Discussion in 'Stocks' started by areyoukidding?, Sep 19, 2005.

  1. This thing is getting massacred.
  2. Seriously?
  3. yes, SIRIUSLY.
  4. This article about always pushing back the date they expect to be profitable sounds a little too familiar.

    ( DJ ) 09/16 07:31AM =DJ IN THE MONEY:XM, Sirius Keep Pushing Back Break-Even View
    By Michael Rapoport
    A Dow Jones Newswires Column

    (This article was originally published Thursday)
    NEW YORK (Dow Jones)--Both major satellite-radio companies have grown by
    leaps and bounds, but a key goal they are aiming for seems ever out of reach.
    XM Satellite Radio Holdings Inc. (XMSR) has 4.4 million subscribers at last
    report, more than double a year ago. Sirius Satellite Radio Inc. (SIRI) has
    1.8 million, up close to fourfold over a year ago. Yet the companies seem no
    closer to their holy grail of generating cash instead of burning it.
    Once upon a time, XM and Sirius had both expected to have positive cash flow
    by around now - crucial for demonstrating their long-term viability. At
    different times, some as recently as early last year, each company said
    publicly that it expected to break even on a cash-flow basis before the fall
    of 2005, and with about the number of subscribers it has now, or even fewer.

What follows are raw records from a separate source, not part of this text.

`config.mk`:
```
export PLATFORM = sky130hd
export DESIGN_NAME = pvh_div
export DESIGN_NICKNAME = d
export VERILOG_FILES = /design/src/sv/pvh_pkg.sv /design/src/sv/pvh_div.sv
export SDC_FILE = /design/constraint.sdc
export NUM_CORES = 1
export LEC_CHECK = 0
export ABC_AREA = 1
export BUFFER_PORTS_ARGS = -buffer_cell sky130_fd_sc_hd__clkbuf_2
export CORE_MARGIN = 2
export CORE_UTILIZATION = 56
export CTS_BUF_LIST = sky130_fd_sc_hd__clkbuf_16
export DETAILED_ROUTE_END_ITERATION = 16
export GPL_ROUTABILITY_DRIVEN = 0
export PLACE_DENSITY = 0.8
export SLEW_MARGIN = 10
export SYNTH_ARGS = -nofsm -noshare
export SYNTH_HDL_FRONTEND = slang
export SYNTH_SLANG_ARGS = --single-unit
```
`constraint.sdc`:
```
create_clock -name clk_i -period 3.8 [get_ports clk_i]
set_input_delay 0.38 -clock clk_i [delete_from_list [all_inputs] [get_ports clk_i]]
set_output_delay 0.38 -clock clk_i [all_outputs]
set_load 0.01 [all_outputs]
```
`src/sv/pvh_pkg.sv`:
```
// ----------------------------------------------------------------------------
// pvh_pkg
// Shared types and fixed field widths of the point voxel histogram.
// ----------------------------------------------------------------------------
`timescale 1ns / 1ps

package pvh_pkg;

  localparam int GRID_W    = 13;  // grid size registers and per-axis bin numbers
  localparam int THR_W     = 16;  // occupancy threshold register
  localparam int IDX_W     = 12;  // read_index and voxel_index fields
  localparam int CNT_OUT_W = 16;  // count field
  localparam int OP_W      = 2;   // operation field
  localparam int Q_CNT_W   = 4;   // divider step counter, holds GRID_W - 1

  typedef enum logic [OP_W-1:0] {
    OP_ADD   = 2'd0,
    OP_READ  = 2'd1,
    OP_CLEAR = 2'd2
  } op_e;

  typedef enum logic [2:0] {
    CFG_ORIGIN_X   = 3'd0,
    CFG_ORIGIN_Y   = 3'd1,
    CFG_ORIGIN_Z   = 3'd2,
    CFG_VOXEL_SIZE = 3'd3,
    CFG_GRID_X     = 3'd4,
    CFG_GRID_Y     = 3'd5,
    CFG_GRID_Z     = 3'd6,
    CFG_THRESHOLD  = 3'd7
  } cfg_idx_e;

  typedef enum logic [1:0] {
    AXIS_X = 2'd0,
    AXIS_Y = 2'd1,
    AXIS_Z = 2'd2
  } axis_e;

  // Divider status toward the sequencer.
  typedef struct packed {
    logic done;
    logic ovf;
  } div_stat_t;

  // Count store commands from the sequencer.
  typedef struct packed {
    logic rd;
    logic wr;
    logic clear;
  } mem_ctrl_t;

endpackage

```
`src/sv/pvh_div.sv`:
```
// ----------------------------------------------------------------------------
// pvh_div
// Restoring divider producing a GRID_W-bit quotient, one bit per cycle, with
// an up-front overflow check for quotients that do not fit.
// ----------------------------------------------------------------------------
`timescale 1ns / 1ps

module pvh_div #(
  parameter int DW = 24
) (
  input  logic                    clk_i,
  input  logic                    rst_ni,
  input  logic                    start_i,
  input  logic [DW-1:0]           dividend_i,
  input  logic [DW-2:0]           divisor_i,
  output pvh_pkg::div_stat_t      stat_o,
  output logic [pvh_pkg::GRID_W-1:0] quot_o
);
  import pvh_pkg::*;

  localparam int ACC_W = DW + GRID_W;

  typedef enum logic [2:0] {
    D_IDLE  = 3'b001,
    D_CHECK = 3'b010,
    D_SHIFT = 3'b100
  } dstate_e;

  dstate_e              state_q, state_d;
  logic [ACC_W-1:0]     acc_q;
  logic [DW-2:0]        dvs_q;
  logic [Q_CNT_W-1:0]   cnt_q, cnt_d;
  logic                 done_q, done_d;
  logic                 ovf_q, ovf_d;

  logic [DW-1:0]        hi;
  logic [GRID_W-1:0]    lo;
  logic [DW-1:0]        opa;
  logic [DW:0]          diff;
  logic                 ge;

  assign hi = acc_q[ACC_W-1:GRID_W];
  assign lo = acc_q[GRID_W-1:0];

  // The check step compares the top part against the divisor unshifted: if it
  // is not smaller, the quotient needs more than GRID_W bits.
  assign opa  = (state_q == D_CHECK) ? hi : {hi[DW-2:0], lo[GRID_W-1]};
  assign diff = {1'b0, opa} - {2'b00, dvs_q};
  assign ge   = ~diff[DW];

  always_comb begin
    state_d = state_q;
    cnt_d   = cnt_q;
    done_d  = 1'b0;
    ovf_d   = ovf_q;
    case (state_q)
      D_IDLE: begin
        if (start_i) begin
          state_d = D_CHECK;
          ovf_d   = 1'b0;
        end
      end
      D_CHECK: begin
        if (ge) begin
          done_d  = 1'b1;
          ovf_d   = 1'b1;
          state_d = D_IDLE;
        end else begin
          cnt_d   = Q_CNT_W'(GRID_W - 1);
          state_d = D_SHIFT;
        end
      end
      D_SHIFT: begin
        if (cnt_q == '0) begin
          done_d  = 1'b1;
          state_d = D_IDLE;
        end else begin
          cnt_d = cnt_q - 1'b1;
        end
      end
      default: state_d = D_IDLE;
    endcase
  end

  always_ff @(posedge clk_i or negedge rst_ni) begin
    if (!rst_ni) begin
      state_q <= D_IDLE;
      cnt_q   <= '0;
      done_q  <= 1'b0;
      ovf_q   <= 1'b0;
    end else begin
      state_q <= state_d;
      cnt_q   <= cnt_d;
      done_q  <= done_d;
      ovf_q   <= ovf_d;
    end
  end

  always_ff @(posedge clk_i) begin
    if (state_q == D_IDLE && start_i) begin
      acc_q <= ACC_W'(dividend_i);
      dvs_q <= divisor_i;
    end else if (state_q == D_SHIFT) begin
      acc_q <= {(ge ? diff[DW-1:0] : opa), lo[GRID_W-2:0], ge};
    end
  end

  assign stat_o.done = done_q;
  assign stat_o.ovf  = ovf_q;
  assign quot_o      = lo;

endmodule

```
==> flow_summary.yaml, run 1 <==
outcome:
  status: "finished clean"
sta:
  setup_violations: 0
  max_freq_ghz: 0.294
  worst_clock_skew_ps: 7.92
  hold_viol: 0
  fin_crit_sh_pct: 89.5
  final.setup.worst_slack_ps: 399
  max-slew-margin-rel_pct: 29.4
  worst_pin_slew_ps: 1060
  setup-tns-final_ps: 0
  fin_crit_ps: 3400
  rsz0062_at_grt: "false"
  slew_viol_final: 0
placement:
  place_area_mm2: 0.00545
  hpwlAfterDp_mm: 9.13
  port_buffers: 64
  place_worst_setup_slack_ps: 475
route:
  vias: 4965
  drtPass1Iterations: 6
  via_per_inst: 5.29
  drtIter0Drc: 394
  route.detailed.drc: 0
  wire_per_inst_um: 13.4
  ant_nets: 0
  routed_wl_mm: 12.6
worst_setup_path:
  worst_setup_path_end_kind: "register"
  crit_end: "acc_q[0]"
  critPathMaxFanout: 34
  cp-start-kind: "register"
  reg2reg_slack_ps: 400
  reg2reg_depth: 15
  rr_endpoint: "acc_q[0]"
  critPathLaunch: "state_q[0]"
  timing.rr.start: "state_q[0]"
  critPathKind: "register to register"
  arrival_ps: 3480
  critPathRequiredTime_ps: 3880
clock_network:
  cts-root-buf: "clkbuf_16"
  cts_resized: 0
  clkSinkCount: 69
  cts_buffers: 9
  clkSlewWorstSetupHoldPaths_ps: 60
  cts_buffer_depth: 2
  post_cts_buffers: 0
  h-tree-depth: 3
  clk_latency_ps: 330
  cts_tree: "yes"
logic_synthesis:
  ys_types: 40
  yosys_warnings: 0
  syn-num-nets: 849
  synth.ff_latch_count: 69
  async_reset_ff_share_pct: 13.0
  syn_area_per_cell_um2: 6.67
  syn_inst: 774
  synth-main-ff-cell: "edfxtp_1"
  yosysSeqAreaShare_pct: 36.7
  syn_area_mm2: 0.00516
  synth_edf_count: 47
finish:
  fin_nets: 898
  antenna_cells: 0
  area_growth_pct: 11.0
  drive_above_1_share_pct: 13.0
  stdcell_area_mm2: 0.00574
global_route:
  grt.total_usage_pct: 26.3
  grt-ovfl-total: 0
  grt_pass1_wl_mm: 21.0
  antenna_found_initial: 0
  grt_pass1_vias: 4730
  grt_max_degree: 50
hold_path:
  hp-class: "primary input to register"
floorplan:
  core_area_mm2: 0.00911
  dieArea_mm2: 0.0100
  num_io_pins: 65
  die_w_um: 100
  dieHeight_um: 100
  rows: 35
  start_util_pct: 56.7
power_and_ir_drop:
  vdd_drop_max_mv: 0.499
  comb_power_share_pct: 53.8
  power.total_w: 0.00434
  clkPwrFrac_pct: 18.0
  p_leak_nw: 3.16
  intPower_w: 0.00231
  p_seq_share_pct: 28.2
  p_switching_w: 0.00203
  p_sw_share_pct: 46.7
  p_per_area_mw_per_mm2: 757
flow_run:
  cap_violations: 0
==> critical path, stage by stage (launching register included) <==
cell and delay (ps):
dfstp_2 540, inv_1 70, nand3_4 270, inv_2 240, o21ai_0 300, ha_1 340
nand2_1 150, inv_1 70, a21oi_1 170, nand2_2 90, nand2_1 110, nand2_2 90
nand2_4 200, nand2_8 180, nor2_4 240, nor2_1 70
==> worst min-delay path by stage <==
stage | from | slack (ps) | endpoint | cells past startpoint
floorplan | rst_ni | 80 | cnt_q[0] | 0
global placement | rst_ni | 240 | done_q | 1
detailed placement | rst_ni | 250 | done_q | 1
CTS | divisor_i[16] | 220 | dvs_q[16] | 1
global route | divisor_i[21] | 210 | dvs_q[21] | 1
finish | divisor_i[16] | 220 | dvs_q[16] | 1
==> Yosys cell counts, types with 2 or more instances <==
cell      number  area (um2)
a21oi_1       20         100
nand4_1        5        31.3
clkbuf_1       8        30.0
buf_4         17         128
dfrtp_1        8         200
nor2_2         3        18.8
edfxtp_1      47        1410
nand2_1      301        1130
nor3_1         3        15.0
nand3b_1       4        30.0
nand3_1       64         320
buf_2          3        15.0
or2_2          4        25.0
nand2_2        6        37.5
ha_1          24         300
and2_1         2        12.5
dfxtp_1       13         260
o21ai_0       34         170
nor2_1        33         124
inv_1        149         559
inv_2          4        15.0
o21ai_1        4        20.0
==> state kept, by name, summed over array words and instances (netlist names) <==
signal and cells:
done_q 1, state_q 3, acc_q 37, cnt_q 4, ovf_q 1, dvs_q 23
==> logic make-up (layout without fill, tap and decap cells) <==
group           after synthesis  after routing  share of synthesized area, %
simple gates                432            432                          35.3
buf+inv                     183            237                          15.0
flops                        69             69                          36.7
compound gates               62             62                          6.23
fa+ha+maj                    25             25                          6.20
xor+xnor                      2              2                         0.339
mux                           1              1                         0.194
==> metrics by stage <==
step | hold WS, ps | instances | util (%)
6_report | 217 | 939 | 63.0
5_1_grt | 208 | 939 | 63.0
4_1_cts | 216 | 939 | 63.0
3_5_place_dp | 251 | 922 | 59.9
3_3_place_gp | 241 | 922 | 59.9
2_1_floorplan | 84.4 | 774 | -
==> cell type report <==
class	count	area [um2]
well taps	111	139
fillers	838	3370
clock buffers	9	225
multi-input cells	522	2500
repair buffers	68	353
flip-flops and latches	69	1900
clock inverters	7	47.5
inverters	153	574
==> layer usage <==
layer / share of wire [%] / track usage [%] / vias to the layer above
li1: - / - / 2477
met1: 43 / 34.5 / 2201
met2: 46 / 43.4 / 238
met3: 7.6 / 4.25 / 49
met4: 3.7 / 11.3 / 0
met5: 0 / 0 / -
==> power by group through the flow <==
stage,registers [W],clock network (W),logic [W]
3_3_place_gp,0.00123,0,0.00216
2_1_floorplan,0.00120,0,0.00176
6_report,0.00122,0.000783,0.00233
5_1_grt,0.00125,0.000827,0.00261
4_1_cts,0.00122,0.000788,0.00228
3_5_place_dp,0.00124,0,0.00223
==> layout by cell type, fill, tap and decap left out, types with 2 or more instances in the layout <==
cell       count
dfrtp_1        8
clkbuf_16      9
and2_1         2
nand3b_1       4
nand2_2        6
a21oi_1       20
clkbuf_2      64
nand3_1       64
clkinv_2       2
nand4_1        5
o21ai_1        4
inv_4          2
inv_1        149
or2_2          4
o21ai_0       34
buf_4          3
nor2_1        33
dfxtp_1       13
ha_1          24
nor2_2         3
nand2_1      301
nor3_1         2
edfxtp_1      47
inv_2          4
==> repair_timing <==
action	4_1_cts	5_1_grt
setup endpoints to repair	0	0
hold endpoints to repair	8	0
hold buffers	1	0
Power figures use the tool's default switching activity.
==> run 2: changes to the inputs <==
Settings changed: CORE_ASPECT_RATIO set to 0.6.
==> run 2 against run 1 <==
Fmax is 0.69% lower; sequential share of layout area is 0.18 points lower; first-iteration DRC count grew 59%; sequential cell count unchanged; clock skew decreased by 3.9 ps; clock-buffer cell count stayed put; global-route usage up 1.4 points; core utilization is 0.73 points higher.
==> flow_summary.yaml, run 2 (synthesized netlist as in run 1, its figures left out) <==
global_route:
  use_met3_pct: 7.23
  grt_max_degree: 50
  grt_pass1_wl_mm: 21.5
  use_met2_pct: 39.4
  grt.total_usage_pct: 27.7
  gr-usage-met1_pct: 41.6
  grt_pass1_vias: 4459
  grt-ovfl-total: 0
  antenna_found_initial: 0
  grt_busiest_layer: "met1"
floorplan:
  start_util_pct: 57.0
  dieHeight_um: 78.4
  dieArea_mm2: 0.0100
  num_io_pins: 65
  rows: 27
  core_area_mm2: 0.00905
  die_w_um: 128
placement:
  place_area_mm2: 0.00546
  port_buffers: 64
  place_worst_setup_slack_ps: 471
  hpwlAfterDp_mm: 9.70
worst_setup_path:
  critPathKind: "register to register"
  critPathRequiredTime_ps: 4010
  critPathMaxFanout: 34
  reg2reg_depth: 16
  arrival_ps: 3630
  reg2reg_slack_ps: 380
  worst_setup_path_end_kind: "register"
  cp-start-kind: "register"
route:
  routed_wl_mm: 13.1
  vias: 4989
  route.detailed.drc: 0
  ant_nets: 0
  wire_per_inst_um: 13.9
  via_per_inst: 5.28
  drtPass1Iterations: 5
  drtIter0Drc: 626
clock_network:
  clk_latency_ps: 340
  clkSlewWorstSetupHoldPaths_ps: 60
  cts_buffer_depth: 2
  post_cts_buffers: 0
  clkSinkCount: 69
  h-tree-depth: 3
  cts-root-buf: "clkbuf_16"
  cts_tree: "yes"
  cts_resized: 0
  cts_buffers: 9
  ctsHoldBuffers: 1
outcome:
  status: "finished clean"
sta:
  final.setup.worst_slack_ps: 375
  rsz0062_at_grt: "false"
  setup-tns-final_ps: 0
  worst_pin_slew_ps: 1020
  hold_viol: 0
  worst_clock_skew_ps: 4.05
  max-slew-margin-rel_pct: 32.2
  fin_crit_sh_pct: 90.1
  setup_violations: 0
  fin_crit_ps: 3420
  max_freq_ghz: 0.292
  hold_slack_ps: 208
  slew_viol_final: 0
finish:
  area_growth_pct: 11.7
  largest_register_ffs: 37
  stdcell_area_mm2: 0.00577
  drive_above_1_share_pct: 13.0
  regMostFlops: "acc_q"
  mostFrequentLayoutCells: "nand2_1, inv_1, nand3_1, clkbuf_2, edfxtp_1"
  antenna_cells: 0
  reg_top3: "acc_q x37, dvs_q x23, cnt_q x4"
  final_common_cell: "nand2_1"
  fin_nets: 898
hold_path:
  holdPathStages: 1
  hp-class: "primary input to register"
power_and_ir_drop:
  p_per_area_mw_per_mm2: 770
  p_leak_nw: 3.17
  vdd_drop_max_mv: 0.437
flow_run:
  cap_violations: 0
[run 2: cell type report]
cell class              instances  area [um2]
flip-flops and latches         69        1900
clock inverters                 7        72.6
repair buffers                 68         353
well taps                     116         145
multi-input cells             522        2500
inverters                     153         574
clock buffers                   9         225
fillers                       785        3290
[run 2: per-stage QoR]
| stage | total power, W | instances | util [%] |
|---|---|---|---|
| finish | 0.00444 | 944 | 63.7 |
| global route | 0.00479 | 944 | 63.7 |
| CTS | 0.00438 | 944 | 63.7 |
| detailed placement | 0.00350 | 927 | 60.3 |
| global placement | 0.00342 | 927 | 60.3 |
| floorplan | 0.00297 | 774 | - |
[run 2: worst max-delay path, stage by stage, from the launching register on]
cell and delay (ps):
dfstp_2 530, inv_1 70, nand3_4 280, inv_2 240, o21ai_0 330, ha_1 360
nand2_2 130, inv_1 40, nand2_1 50, nand2_1 70, a21oi_1 230, nand2_2 110
nand2_4 200, nand2_8 190, nor2_4 250, nand2_1 90, nand3_1 80
[run 2: worst paths after layout]
check	from	endpoint
max reg2reg	state_q[0]	acc_q[18]
max in group asynchronous	rst_ni	state_q[0]
min in group asynchronous	rst_ni	cnt_q[2]
max	state_q[0]	acc_q[18]
min reg2reg	acc_q[31]	acc_q[31]
min	divisor_i[5]	dvs_q[5]
[run 2: layer usage]
layer / wire length, um / part of all wire, %
met4: 194 / 1.5
met1: 6160 / 47
met2: 5260 / 40
met3: 1520 / 12
met5: 0 / 0
[run 2: power breakdown]
part / internal, W / switching, W
Combinational: 0.000747 / 0.00160
Sequential: 0.00112 / 0.000110
Clock: 0.000512 / 0.000347
Total: 0.00238 / 0.00206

    It hasn't happened: XM's operations burned through $85.3 million in the first
    half of this year; Sirius's burned $181.8 million.

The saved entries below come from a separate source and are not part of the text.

--- src/rtl/cbd_fifo.sv ---
// ----------------------------------------------------------------------------
// cbd_fifo
// Short queue of classified bytes between the front and back parts.
// ----------------------------------------------------------------------------
module cbd_fifo (
    input  logic               aclk,
    input  logic               aresetn,
    input  logic               wr_valid,
    output logic               wr_ready,
    input  cbd_pkg::cbd_item_t wr_item,
    output logic               rd_valid,
    input  logic               rd_pop,
    output cbd_pkg::cbd_item_t rd_item
);

    cbd_pkg::cbd_item_t                 mem_reg [cbd_pkg::FIFO_DEPTH];
    logic [cbd_pkg::FIFO_AW-1:0]        wptr_reg;
    logic [cbd_pkg::FIFO_AW-1:0]        wptr_next;
    logic [cbd_pkg::FIFO_AW-1:0]        rptr_reg;
    logic [cbd_pkg::FIFO_AW-1:0]        rptr_next;
    logic [cbd_pkg::FIFO_CW-1:0]        count_reg;
    logic [cbd_pkg::FIFO_CW-1:0]        count_next;
    logic                               push;
    logic                               pop;

    assign wr_ready = (count_reg != cbd_pkg::FIFO_CW'(cbd_pkg::FIFO_DEPTH));
    assign rd_valid = (count_reg != '0);
    assign rd_item  = mem_reg[rptr_reg];
    assign push     = wr_valid && wr_ready;
    assign pop      = rd_pop && rd_valid;

    always_comb begin
        wptr_next  = push ? wptr_reg + cbd_pkg::FIFO_AW'(1) : wptr_reg;
        rptr_next  = pop ? rptr_reg + cbd_pkg::FIFO_AW'(1) : rptr_reg;
        count_next = count_reg;
        if (push && !pop) begin
            count_next = count_reg + cbd_pkg::FIFO_CW'(1);
        end else if (pop && !push) begin
            count_next = count_reg - cbd_pkg::FIFO_CW'(1);
        end
    end

    always_ff @(posedge aclk) begin
        if (!aresetn) begin
            wptr_reg  <= '0;
            rptr_reg  <= '0;
            count_reg <= '0;
        end else begin
            wptr_reg  <= wptr_next;
            rptr_reg  <= rptr_next;
            count_reg <= count_next;
        end
    end

    always_ff @(posedge aclk) begin
        if (push) begin
            mem_reg[wptr_reg] <= wr_item;
        end
    end

endmodule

    Instead, both companies keep moving the goalposts, pushing back the dates at
    which they expect their operations will start generating cash. It seems this
    elusive goal is always at least a year away; XM currently foresees break-even
    by the end of 2006, Sirius for 2007 and maybe in the fourth quarter of '06.
    In part, there's a logical reason for the delays: Both companies have been
    spending lots of money on big-ticket, high-profile programming to lure new
    subscribers and get a leg up on each other. But it's fair for investors to
    question how much longer it will actually take for the companies to start
    generating cash. And judging from the slump in both companies' stocks this
    year, it's possible some investors are getting a bit antsy.

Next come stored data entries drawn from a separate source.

File: src/rtl/rbb_pkg.sv
// Package: shared constants and types for the RAW12 Bayer binning unit.
`timescale 1ns / 1ps
`default_nettype none
package rbb_pkg;

    localparam int DEF_MAX_GROUPS = 2048;
    localparam int GROUP_W        = 24;
    localparam int SAMPLE_W       = 12;
    localparam int PIX_W          = 16;
    localparam int GPR_W          = 12;
    localparam int PAIRS_W        = 13;
    localparam int PAIR_W         = 12;
    localparam int LASTC_W        = 14;
    localparam int CFG_DATA_W     = 13;
    localparam int OUT_DATA_W     = 3 * PIX_W;
    localparam int FIFO_DEPTH     = 4;
    localparam int PTR_W          = $clog2(FIFO_DEPTH);
    localparam int CNT_W          = PTR_W + 1;

    localparam logic [PAIRS_W-1:0] PAIR_LIMIT = PAIRS_W'(4096);

    typedef enum logic [0:0] {
        CFG_GROUPS_PER_ROW = 1'b0,
        CFG_ROW_PAIRS      = 1'b1
    } cfg_idx_t;

    // Odd-row item handed from the front end to the back end
    typedef struct packed {
        logic               valid;
        logic [GROUP_W-1:0] grp;
        logic               row_end;
        logic               frame_end;
    } stage_t;

    typedef struct packed {
        logic [PIX_W-1:0] red;
        logic [PIX_W-1:0] green;
        logic [PIX_W-1:0] blue;
        logic             row_end;
        logic             frame_end;
    } pix_t;

    function automatic logic [SAMPLE_W-1:0] sample_low(input logic [GROUP_W-1:0] g);
        sample_low = {g[7:0], g[19:16]};
    endfunction

    function automatic logic [SAMPLE_W-1:0] sample_high(input logic [GROUP_W-1:0] g);
        sample_high = {g[15:8], g[23:20]};
    endfunction

endpackage
`default_nettype wire

File: src/rtl/rbb_front.sv
// Front end: config registers, row/column tracking, line store access.
`timescale 1ns / 1ps
`default_nettype none
module rbb_front #(
    parameter int MAX_GROUPS = rbb_pkg::DEF_MAX_GROUPS,
    parameter int COL_W      = (MAX_GROUPS > 1) ? $clog2(MAX_GROUPS) : 1
) (
    input  wire logic                            clk,
    input  wire logic                            rst_n,
    input  wire logic                            cfg_we,
    input  wire logic                            cfg_index,
    input  wire logic [rbb_pkg::CFG_DATA_W-1:0]  cfg_wdata,
    input  wire logic                            s_tvalid,
    output logic                                 s_tready,
    input  wire logic [rbb_pkg::GROUP_W-1:0]     s_tdata,
    input  wire logic [rbb_pkg::CNT_W-1:0]       fifo_count,
    output logic                                 ram_we,
    output logic                                 ram_re,
    output logic      [COL_W-1:0]                ram_addr,
    output rbb_pkg::stage_t                      stage
);
    import rbb_pkg::*;

    localparam logic [LASTC_W-1:0] MAX_G = LASTC_W'(MAX_GROUPS);

    logic [GPR_W-1:0]   gpr_reg;
    logic [PAIRS_W-1:0] pairs_reg;
    logic               odd_reg;
    logic [COL_W-1:0]   col_reg;
    logic [PAIR_W-1:0]  pair_reg;
    stage_t             stage_reg;
    stage_t             stage_next;

    logic [LASTC_W-1:0] g_eff;
    logic [LASTC_W-1:0] g_clamp;
    logic [LASTC_W-1:0] last_col;
    logic [PAIRS_W-1:0] p_eff;
    logic [PAIRS_W-1:0] p_clamp;
    logic [PAIR_W-1:0]  last_pair;
    logic               at_row_end;
    logic               at_frame_end;
    logic               accept;
    logic [CNT_W:0]     in_flight;

    always_comb
    begin
        g_eff    = (gpr_reg == '0) ? LASTC_W'(1) : LASTC_W'(gpr_reg);
        g_clamp  = (g_eff > MAX_G) ? MAX_G : g_eff;
        last_col = g_clamp - LASTC_W'(1);
        p_eff    = (pairs_reg == '0) ? PAIRS_W'(1) : pairs_reg;
        p_clamp  = (p_eff > PAIR_LIMIT) ? PAIR_LIMIT : p_eff;
        last_pair = PAIR_W'(p_clamp - PAIRS_W'(1));
    end

    assign at_row_end   = LASTC_W'(col_reg) >= last_col;
    assign at_frame_end = at_row_end && (pair_reg >= last_pair);

    // Credit: queue entries plus the item in the read stage
    assign in_flight = (CNT_W + 1)'(fifo_count) + (CNT_W + 1)'(stage_reg.valid);
    assign s_tready  = in_flight < (CNT_W + 1)'(FIFO_DEPTH);
    assign accept    = s_tvalid && s_tready;

    assign ram_we   = accept && !odd_reg;
    assign ram_re   = accept && odd_reg;
    assign ram_addr = col_reg;
    assign stage    = stage_reg;

    always_comb
    begin
        stage_next.valid     = accept && odd_reg;
        stage_next.grp       = s_tdata;
        stage_next.row_end   = at_row_end;
        stage_next.frame_end = at_frame_end;
    end

    always_ff @(posedge clk or negedge rst_n)
    begin
        if (!rst_n)
        begin
            gpr_reg   <= GPR_W'(1);
            pairs_reg <= PAIRS_W'(1);
            odd_reg   <= 1'b0;
            col_reg   <= '0;
            pair_reg  <= '0;
            stage_reg <= '0;
        end
        else
        begin
            if (cfg_we)
            begin
                case (cfg_idx_t'(cfg_index))
                    CFG_GROUPS_PER_ROW: gpr_reg   <= cfg_wdata[GPR_W-1:0];
                    CFG_ROW_PAIRS:      pairs_reg <= cfg_wdata;
                    default:            ;
                endcase
            end
            stage_reg.valid <= stage_next.valid;
            if (accept)
            begin
                stage_reg.grp       <= stage_next.grp;
                stage_reg.row_end   <= stage_next.row_end;
                stage_reg.frame_end <= stage_next.frame_end;
                if (at_row_end)
                begin
                    col_reg <= '0;
                    odd_reg <= !odd_reg;
                    if (odd_reg)
                    begin
                        pair_reg <= at_frame_end ? '0 : pair_reg + PAIR_W'(1);
                    end
                end
                else
                begin
                    col_reg <= col_reg + COL_W'(1);
                end
            end
        end
    end

endmodule
`default_nettype wire

File: config.mk
export PLATFORM = sky130hd
export DESIGN_NAME = rbb_front
export DESIGN_NICKNAME = d
export VERILOG_FILES = /design/src/rtl/rbb_pkg.sv /design/src/rtl/rbb_front.sv
export SDC_FILE = /design/constraint.sdc
export NUM_CORES = 1
export LEC_CHECK = 0
export ABC_AREA = 1
export BUFFER_PORTS_ARGS = -buffer_cell sky130_fd_sc_hd__buf_4
export CAP_MARGIN = 20
export CORE_ASPECT_RATIO = 0.8
export CORE_MARGIN = 1
export CORE_UTILIZATION = 33
export CTS_CLUSTER_DIAMETER = 50
export DETAILED_ROUTE_END_ITERATION = 16
export PLACE_DENSITY_LB_ADDON = 0.3
export SYNTH_ARGS = -nofsm -noshare
export SYNTH_HDL_FRONTEND = slang
export SYNTH_SLANG_ARGS = --single-unit
File: constraint.sdc
create_clock -name clk -period 10.1 [get_ports clk]
set_clock_uncertainty 0.15 [all_clocks]
set_input_delay 1.01 -clock clk [delete_from_list [all_inputs] [get_ports clk]]
set_output_delay 1.01 -clock clk [all_outputs]
set_load 0.02 [all_outputs]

    To be sure, both companies say they have enough money to last them until
    their operations start producing cash. Besides, neither has had much trouble
    tapping the markets for money: Since the start of 2003, XM has raised nearly
    $1.7 billion by selling stock and debt; Sirius has raised $1.8 billion.
    Both companies remain upbeat. Chance Patterson, an XM spokesman, said XM
    feels "more emboldened than ever" and has "made some smart investments in
    content while being able to control our costs."
    Sirius spokesman Jim Collins said Sirius's subscriber growth has been
    "explosive"; the previous break-even forecasts which Sirius had to push back
    are "old news," he said, and Sirius has been consistent in its forecasts since
    its current chief executive, Mel Karmazin, arrived at the company late last
    Maybe, but the record of both companies' public statements is what it is.
    Back in 2002, for instance, XM projected break-even by late 2004, with far
    fewer than four million subscribers. In February 2004, it pushed this
    break-even date back to the first half of 2005. By August 2004, XM had dropped
    the "first half" part and was saying, simply, 2005. In November, this goal
    became 2006, because of what it said were the cash-flow requirements of its
    deal to carry major league baseball games. This past July brought the current
    forecast of "operational" cash-flow break-even by the end of 2006. (XM
    actually had positive operating cash flow in the second quarter of 2005, but
    acknowledges that is an anomaly tied to a change in its pricing; it is
    expected to return to negative cash flow later this year.)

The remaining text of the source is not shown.